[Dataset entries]

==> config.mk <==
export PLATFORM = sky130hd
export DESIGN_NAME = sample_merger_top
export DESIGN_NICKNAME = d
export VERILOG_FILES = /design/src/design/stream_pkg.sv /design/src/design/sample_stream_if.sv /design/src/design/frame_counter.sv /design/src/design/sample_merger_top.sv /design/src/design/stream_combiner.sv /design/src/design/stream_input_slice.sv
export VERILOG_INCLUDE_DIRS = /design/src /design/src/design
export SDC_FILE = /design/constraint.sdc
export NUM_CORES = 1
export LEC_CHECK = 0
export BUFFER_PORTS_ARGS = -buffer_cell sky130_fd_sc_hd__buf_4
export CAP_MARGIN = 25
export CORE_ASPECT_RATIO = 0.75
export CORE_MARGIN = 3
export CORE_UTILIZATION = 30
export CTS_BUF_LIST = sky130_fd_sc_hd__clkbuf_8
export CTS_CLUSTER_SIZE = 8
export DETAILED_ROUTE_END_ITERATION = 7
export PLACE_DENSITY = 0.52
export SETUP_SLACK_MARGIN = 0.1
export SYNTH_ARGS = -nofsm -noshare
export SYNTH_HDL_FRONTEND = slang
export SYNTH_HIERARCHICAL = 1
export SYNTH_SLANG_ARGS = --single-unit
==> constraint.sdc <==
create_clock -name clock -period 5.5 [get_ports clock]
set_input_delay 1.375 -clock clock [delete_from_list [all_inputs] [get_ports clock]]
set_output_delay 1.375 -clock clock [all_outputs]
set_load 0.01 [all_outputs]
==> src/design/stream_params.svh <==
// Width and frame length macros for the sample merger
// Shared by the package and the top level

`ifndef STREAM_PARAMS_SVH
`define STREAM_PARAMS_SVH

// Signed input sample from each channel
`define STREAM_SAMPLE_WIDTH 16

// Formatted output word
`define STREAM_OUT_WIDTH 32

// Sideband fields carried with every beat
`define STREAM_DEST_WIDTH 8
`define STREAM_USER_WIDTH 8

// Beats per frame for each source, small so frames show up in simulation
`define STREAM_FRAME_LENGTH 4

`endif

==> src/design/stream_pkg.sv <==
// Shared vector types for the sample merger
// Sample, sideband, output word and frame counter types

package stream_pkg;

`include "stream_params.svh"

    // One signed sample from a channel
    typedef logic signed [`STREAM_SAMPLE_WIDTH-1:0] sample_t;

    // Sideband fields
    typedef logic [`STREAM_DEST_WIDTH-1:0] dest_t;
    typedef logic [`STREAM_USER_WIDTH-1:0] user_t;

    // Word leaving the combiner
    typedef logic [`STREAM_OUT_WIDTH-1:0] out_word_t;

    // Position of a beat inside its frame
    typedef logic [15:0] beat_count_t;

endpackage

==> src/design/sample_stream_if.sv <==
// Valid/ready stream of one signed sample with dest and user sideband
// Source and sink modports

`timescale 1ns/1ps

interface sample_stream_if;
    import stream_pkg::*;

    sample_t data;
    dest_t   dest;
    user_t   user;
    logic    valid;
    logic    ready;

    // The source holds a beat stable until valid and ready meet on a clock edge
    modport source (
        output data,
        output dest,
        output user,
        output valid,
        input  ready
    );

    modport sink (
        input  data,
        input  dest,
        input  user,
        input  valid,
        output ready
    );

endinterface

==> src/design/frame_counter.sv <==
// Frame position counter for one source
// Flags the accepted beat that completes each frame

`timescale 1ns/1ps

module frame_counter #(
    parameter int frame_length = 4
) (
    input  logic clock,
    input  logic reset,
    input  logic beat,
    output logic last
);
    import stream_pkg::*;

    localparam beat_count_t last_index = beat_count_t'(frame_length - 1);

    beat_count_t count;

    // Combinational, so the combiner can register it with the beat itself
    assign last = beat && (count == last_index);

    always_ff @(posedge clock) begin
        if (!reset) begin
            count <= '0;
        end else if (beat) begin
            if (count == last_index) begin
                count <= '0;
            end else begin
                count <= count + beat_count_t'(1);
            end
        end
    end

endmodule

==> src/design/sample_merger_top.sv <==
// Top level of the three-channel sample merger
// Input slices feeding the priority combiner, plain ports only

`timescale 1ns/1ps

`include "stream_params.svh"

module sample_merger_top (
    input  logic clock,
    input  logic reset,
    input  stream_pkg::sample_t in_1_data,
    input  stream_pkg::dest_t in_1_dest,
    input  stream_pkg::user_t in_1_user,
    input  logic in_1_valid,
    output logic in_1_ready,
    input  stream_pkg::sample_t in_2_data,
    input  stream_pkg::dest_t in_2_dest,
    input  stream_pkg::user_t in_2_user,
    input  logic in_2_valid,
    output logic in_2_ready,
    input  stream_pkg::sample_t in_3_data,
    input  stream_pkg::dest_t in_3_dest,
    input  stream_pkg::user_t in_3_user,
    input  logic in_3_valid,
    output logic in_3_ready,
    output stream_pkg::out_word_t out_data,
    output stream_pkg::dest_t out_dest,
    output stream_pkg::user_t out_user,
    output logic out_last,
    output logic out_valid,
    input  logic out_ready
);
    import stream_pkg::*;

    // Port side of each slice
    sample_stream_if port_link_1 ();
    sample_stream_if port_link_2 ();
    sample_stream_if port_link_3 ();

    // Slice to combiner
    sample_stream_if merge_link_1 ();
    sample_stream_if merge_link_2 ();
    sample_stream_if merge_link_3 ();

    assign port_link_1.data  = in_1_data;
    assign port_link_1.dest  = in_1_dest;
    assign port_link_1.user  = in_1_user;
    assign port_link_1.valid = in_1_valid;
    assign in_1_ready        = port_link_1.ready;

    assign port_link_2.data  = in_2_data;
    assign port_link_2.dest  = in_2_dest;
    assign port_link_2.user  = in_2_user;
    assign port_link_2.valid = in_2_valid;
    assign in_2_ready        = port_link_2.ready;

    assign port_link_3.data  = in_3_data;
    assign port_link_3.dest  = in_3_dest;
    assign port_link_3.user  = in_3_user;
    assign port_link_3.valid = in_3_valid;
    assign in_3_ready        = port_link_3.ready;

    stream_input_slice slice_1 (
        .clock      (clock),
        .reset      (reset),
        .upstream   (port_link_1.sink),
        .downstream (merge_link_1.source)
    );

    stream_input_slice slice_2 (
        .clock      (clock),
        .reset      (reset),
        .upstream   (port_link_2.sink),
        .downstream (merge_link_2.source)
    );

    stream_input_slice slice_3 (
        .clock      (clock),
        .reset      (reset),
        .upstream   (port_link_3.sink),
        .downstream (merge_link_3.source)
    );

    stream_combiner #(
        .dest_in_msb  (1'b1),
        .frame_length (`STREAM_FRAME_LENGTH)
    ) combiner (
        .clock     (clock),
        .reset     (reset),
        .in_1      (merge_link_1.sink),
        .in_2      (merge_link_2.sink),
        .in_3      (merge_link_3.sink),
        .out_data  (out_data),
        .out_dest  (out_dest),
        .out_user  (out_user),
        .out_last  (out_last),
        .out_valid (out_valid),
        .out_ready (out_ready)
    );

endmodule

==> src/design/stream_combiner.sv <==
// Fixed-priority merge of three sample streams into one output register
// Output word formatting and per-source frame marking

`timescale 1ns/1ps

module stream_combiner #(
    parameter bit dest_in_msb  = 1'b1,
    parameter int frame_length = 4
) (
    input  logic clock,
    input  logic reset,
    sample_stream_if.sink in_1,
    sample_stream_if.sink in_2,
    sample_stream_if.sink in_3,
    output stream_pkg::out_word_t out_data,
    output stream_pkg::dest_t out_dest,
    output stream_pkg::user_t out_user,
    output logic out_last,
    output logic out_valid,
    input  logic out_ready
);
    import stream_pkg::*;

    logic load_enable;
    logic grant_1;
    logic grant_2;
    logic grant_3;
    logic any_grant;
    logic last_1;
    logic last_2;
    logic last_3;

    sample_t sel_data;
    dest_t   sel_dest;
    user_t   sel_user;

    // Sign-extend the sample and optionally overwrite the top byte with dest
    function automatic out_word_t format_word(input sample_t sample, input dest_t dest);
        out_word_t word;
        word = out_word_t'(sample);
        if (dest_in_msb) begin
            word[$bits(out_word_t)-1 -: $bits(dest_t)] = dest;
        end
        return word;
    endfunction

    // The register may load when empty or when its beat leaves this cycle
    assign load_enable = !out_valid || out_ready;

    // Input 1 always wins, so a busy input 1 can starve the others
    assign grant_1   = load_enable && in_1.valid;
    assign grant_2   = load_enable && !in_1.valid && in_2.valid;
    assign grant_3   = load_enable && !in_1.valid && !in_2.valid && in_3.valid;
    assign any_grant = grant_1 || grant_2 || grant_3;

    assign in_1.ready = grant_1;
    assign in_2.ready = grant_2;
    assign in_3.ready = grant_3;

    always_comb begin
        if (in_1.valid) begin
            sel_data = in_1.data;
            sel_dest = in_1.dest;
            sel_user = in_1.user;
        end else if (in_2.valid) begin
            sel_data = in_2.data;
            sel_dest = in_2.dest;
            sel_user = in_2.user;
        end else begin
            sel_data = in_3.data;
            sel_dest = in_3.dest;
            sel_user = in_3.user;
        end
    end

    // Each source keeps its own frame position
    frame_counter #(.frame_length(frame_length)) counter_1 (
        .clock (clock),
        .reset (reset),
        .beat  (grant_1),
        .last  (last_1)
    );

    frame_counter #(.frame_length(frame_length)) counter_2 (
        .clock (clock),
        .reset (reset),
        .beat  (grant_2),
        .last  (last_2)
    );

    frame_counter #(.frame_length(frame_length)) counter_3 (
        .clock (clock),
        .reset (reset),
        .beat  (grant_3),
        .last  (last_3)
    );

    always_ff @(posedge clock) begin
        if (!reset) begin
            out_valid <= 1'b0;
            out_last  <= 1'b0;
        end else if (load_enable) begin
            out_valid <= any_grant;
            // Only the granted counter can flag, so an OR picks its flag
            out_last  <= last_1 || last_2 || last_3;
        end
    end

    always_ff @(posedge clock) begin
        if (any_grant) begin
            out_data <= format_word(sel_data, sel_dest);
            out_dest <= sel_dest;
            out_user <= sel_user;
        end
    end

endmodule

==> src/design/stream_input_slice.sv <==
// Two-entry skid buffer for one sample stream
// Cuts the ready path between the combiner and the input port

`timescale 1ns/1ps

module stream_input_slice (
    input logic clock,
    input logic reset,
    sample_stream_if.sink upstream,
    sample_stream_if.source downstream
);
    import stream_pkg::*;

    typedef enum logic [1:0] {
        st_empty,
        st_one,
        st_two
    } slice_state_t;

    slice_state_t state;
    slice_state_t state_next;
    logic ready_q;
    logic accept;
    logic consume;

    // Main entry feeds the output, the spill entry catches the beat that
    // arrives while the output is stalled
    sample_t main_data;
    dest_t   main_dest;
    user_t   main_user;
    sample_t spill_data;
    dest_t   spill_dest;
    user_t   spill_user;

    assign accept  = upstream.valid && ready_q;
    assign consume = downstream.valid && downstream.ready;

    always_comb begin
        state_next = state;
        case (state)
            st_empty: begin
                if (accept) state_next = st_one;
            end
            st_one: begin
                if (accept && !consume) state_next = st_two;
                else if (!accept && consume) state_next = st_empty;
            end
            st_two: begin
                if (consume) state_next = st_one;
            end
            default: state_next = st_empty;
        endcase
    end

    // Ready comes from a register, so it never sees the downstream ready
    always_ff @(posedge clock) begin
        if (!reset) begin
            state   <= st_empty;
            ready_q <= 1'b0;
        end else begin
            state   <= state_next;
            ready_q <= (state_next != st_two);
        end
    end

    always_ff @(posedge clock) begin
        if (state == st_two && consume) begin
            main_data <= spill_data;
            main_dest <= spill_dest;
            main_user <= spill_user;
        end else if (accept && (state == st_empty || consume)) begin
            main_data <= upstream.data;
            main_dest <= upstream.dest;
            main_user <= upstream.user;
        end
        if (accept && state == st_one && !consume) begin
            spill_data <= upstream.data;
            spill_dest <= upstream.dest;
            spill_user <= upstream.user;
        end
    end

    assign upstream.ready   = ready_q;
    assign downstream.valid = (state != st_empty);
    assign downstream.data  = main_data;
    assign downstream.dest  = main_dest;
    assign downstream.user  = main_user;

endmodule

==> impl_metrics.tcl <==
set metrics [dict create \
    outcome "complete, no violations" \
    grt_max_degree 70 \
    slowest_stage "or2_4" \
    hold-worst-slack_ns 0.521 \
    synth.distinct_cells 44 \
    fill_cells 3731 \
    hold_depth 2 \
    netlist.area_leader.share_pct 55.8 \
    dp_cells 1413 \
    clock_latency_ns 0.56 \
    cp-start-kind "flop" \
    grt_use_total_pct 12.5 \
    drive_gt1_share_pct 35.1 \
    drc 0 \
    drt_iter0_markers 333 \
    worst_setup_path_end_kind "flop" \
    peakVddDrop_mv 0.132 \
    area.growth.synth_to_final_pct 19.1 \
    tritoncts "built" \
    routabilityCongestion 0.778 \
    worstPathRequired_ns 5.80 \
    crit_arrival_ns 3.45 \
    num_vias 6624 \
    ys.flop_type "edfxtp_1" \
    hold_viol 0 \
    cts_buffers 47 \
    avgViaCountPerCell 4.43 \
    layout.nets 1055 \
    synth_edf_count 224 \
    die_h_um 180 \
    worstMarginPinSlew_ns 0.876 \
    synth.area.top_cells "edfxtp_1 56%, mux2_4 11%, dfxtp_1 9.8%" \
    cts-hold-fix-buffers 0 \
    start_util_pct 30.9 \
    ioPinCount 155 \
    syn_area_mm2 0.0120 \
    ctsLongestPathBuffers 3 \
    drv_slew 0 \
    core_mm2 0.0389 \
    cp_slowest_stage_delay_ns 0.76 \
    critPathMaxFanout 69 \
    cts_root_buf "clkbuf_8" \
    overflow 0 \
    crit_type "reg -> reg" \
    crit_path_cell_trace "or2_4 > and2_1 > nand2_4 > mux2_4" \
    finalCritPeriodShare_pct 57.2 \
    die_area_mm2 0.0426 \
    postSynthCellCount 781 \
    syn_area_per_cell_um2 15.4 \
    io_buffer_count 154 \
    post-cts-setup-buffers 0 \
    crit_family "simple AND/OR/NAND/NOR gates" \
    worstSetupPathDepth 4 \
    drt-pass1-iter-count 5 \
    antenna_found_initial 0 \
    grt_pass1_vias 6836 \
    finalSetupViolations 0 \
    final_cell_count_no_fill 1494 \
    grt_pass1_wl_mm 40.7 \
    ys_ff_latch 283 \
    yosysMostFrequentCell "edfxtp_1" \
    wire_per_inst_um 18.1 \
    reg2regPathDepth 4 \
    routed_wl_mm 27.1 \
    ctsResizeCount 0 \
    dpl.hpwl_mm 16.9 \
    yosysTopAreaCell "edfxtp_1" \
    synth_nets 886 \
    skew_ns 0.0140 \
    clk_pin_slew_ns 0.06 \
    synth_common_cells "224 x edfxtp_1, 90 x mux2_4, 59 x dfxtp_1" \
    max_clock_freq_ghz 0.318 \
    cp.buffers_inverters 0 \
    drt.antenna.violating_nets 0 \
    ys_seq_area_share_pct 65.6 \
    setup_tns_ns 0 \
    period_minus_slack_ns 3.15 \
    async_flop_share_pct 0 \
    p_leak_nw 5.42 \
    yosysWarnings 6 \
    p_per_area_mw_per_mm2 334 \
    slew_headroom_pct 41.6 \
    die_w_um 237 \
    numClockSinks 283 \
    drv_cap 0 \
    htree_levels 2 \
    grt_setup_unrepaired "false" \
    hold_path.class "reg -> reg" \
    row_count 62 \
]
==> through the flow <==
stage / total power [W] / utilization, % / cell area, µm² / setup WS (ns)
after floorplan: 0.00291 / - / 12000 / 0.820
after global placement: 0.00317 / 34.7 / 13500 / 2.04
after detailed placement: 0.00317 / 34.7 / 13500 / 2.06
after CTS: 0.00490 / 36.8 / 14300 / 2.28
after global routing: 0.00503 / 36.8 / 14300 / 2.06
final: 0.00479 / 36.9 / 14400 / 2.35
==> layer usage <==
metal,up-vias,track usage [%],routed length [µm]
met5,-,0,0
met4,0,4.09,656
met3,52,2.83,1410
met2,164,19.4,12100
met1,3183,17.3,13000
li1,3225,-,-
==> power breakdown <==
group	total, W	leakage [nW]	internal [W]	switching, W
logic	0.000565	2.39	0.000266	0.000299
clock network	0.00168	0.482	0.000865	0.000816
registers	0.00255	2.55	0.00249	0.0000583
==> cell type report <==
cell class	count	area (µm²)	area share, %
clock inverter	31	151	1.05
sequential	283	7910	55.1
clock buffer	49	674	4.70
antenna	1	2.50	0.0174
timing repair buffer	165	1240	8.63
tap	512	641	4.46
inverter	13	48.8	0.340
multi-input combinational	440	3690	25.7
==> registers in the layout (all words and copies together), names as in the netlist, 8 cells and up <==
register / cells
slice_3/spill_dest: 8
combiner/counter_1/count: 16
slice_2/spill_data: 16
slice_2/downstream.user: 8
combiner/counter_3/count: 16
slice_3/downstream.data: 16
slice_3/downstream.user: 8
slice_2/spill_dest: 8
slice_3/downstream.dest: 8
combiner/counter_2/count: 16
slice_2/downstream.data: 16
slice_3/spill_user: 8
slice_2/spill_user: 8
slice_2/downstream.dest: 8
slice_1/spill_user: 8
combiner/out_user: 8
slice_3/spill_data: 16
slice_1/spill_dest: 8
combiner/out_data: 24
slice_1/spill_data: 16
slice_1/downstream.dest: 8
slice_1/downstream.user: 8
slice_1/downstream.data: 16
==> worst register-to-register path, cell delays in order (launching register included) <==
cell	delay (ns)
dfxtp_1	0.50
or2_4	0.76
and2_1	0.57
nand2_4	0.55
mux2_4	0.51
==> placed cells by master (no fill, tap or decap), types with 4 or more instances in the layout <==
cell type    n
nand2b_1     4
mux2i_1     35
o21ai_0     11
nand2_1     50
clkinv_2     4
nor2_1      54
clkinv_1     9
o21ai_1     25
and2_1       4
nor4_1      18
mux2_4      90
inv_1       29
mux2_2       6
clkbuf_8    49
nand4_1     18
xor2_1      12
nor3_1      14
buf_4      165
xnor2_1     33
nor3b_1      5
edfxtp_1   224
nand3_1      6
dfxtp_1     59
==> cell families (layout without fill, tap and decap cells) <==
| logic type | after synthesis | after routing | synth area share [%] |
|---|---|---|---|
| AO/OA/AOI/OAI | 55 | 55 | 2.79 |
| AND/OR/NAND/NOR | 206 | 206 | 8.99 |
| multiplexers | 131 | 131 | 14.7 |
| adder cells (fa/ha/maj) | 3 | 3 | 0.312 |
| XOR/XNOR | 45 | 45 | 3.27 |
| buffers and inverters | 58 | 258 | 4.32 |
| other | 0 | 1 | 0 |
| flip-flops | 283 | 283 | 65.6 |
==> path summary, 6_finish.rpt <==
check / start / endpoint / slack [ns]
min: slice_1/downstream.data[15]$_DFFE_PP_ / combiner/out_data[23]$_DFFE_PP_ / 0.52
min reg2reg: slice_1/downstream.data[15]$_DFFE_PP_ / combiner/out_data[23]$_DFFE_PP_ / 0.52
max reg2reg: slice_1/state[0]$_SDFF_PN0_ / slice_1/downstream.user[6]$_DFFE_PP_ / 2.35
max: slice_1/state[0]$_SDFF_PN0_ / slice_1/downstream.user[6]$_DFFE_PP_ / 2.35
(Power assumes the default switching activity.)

◆ **Directions**
Quote in full each line from the top of the records above through the line with "export CORE_MARGIN = 3"; stop after that line.

◆ **Completed task**
==> config.mk <==
export PLATFORM = sky130hd
export DESIGN_NAME = sample_merger_top
export DESIGN_NICKNAME = d
export VERILOG_FILES = /design/src/design/stream_pkg.sv /design/src/design/sample_stream_if.sv /design/src/design/frame_counter.sv /design/src/design/sample_merger_top.sv /design/src/design/stream_combiner.sv /design/src/design/stream_input_slice.sv
export VERILOG_INCLUDE_DIRS = /design/src /design/src/design
export SDC_FILE = /design/constraint.sdc
export NUM_CORES = 1
export LEC_CHECK = 0
export BUFFER_PORTS_ARGS = -buffer_cell sky130_fd_sc_hd__buf_4
export CAP_MARGIN = 25
export CORE_ASPECT_RATIO = 0.75
export CORE_MARGIN = 3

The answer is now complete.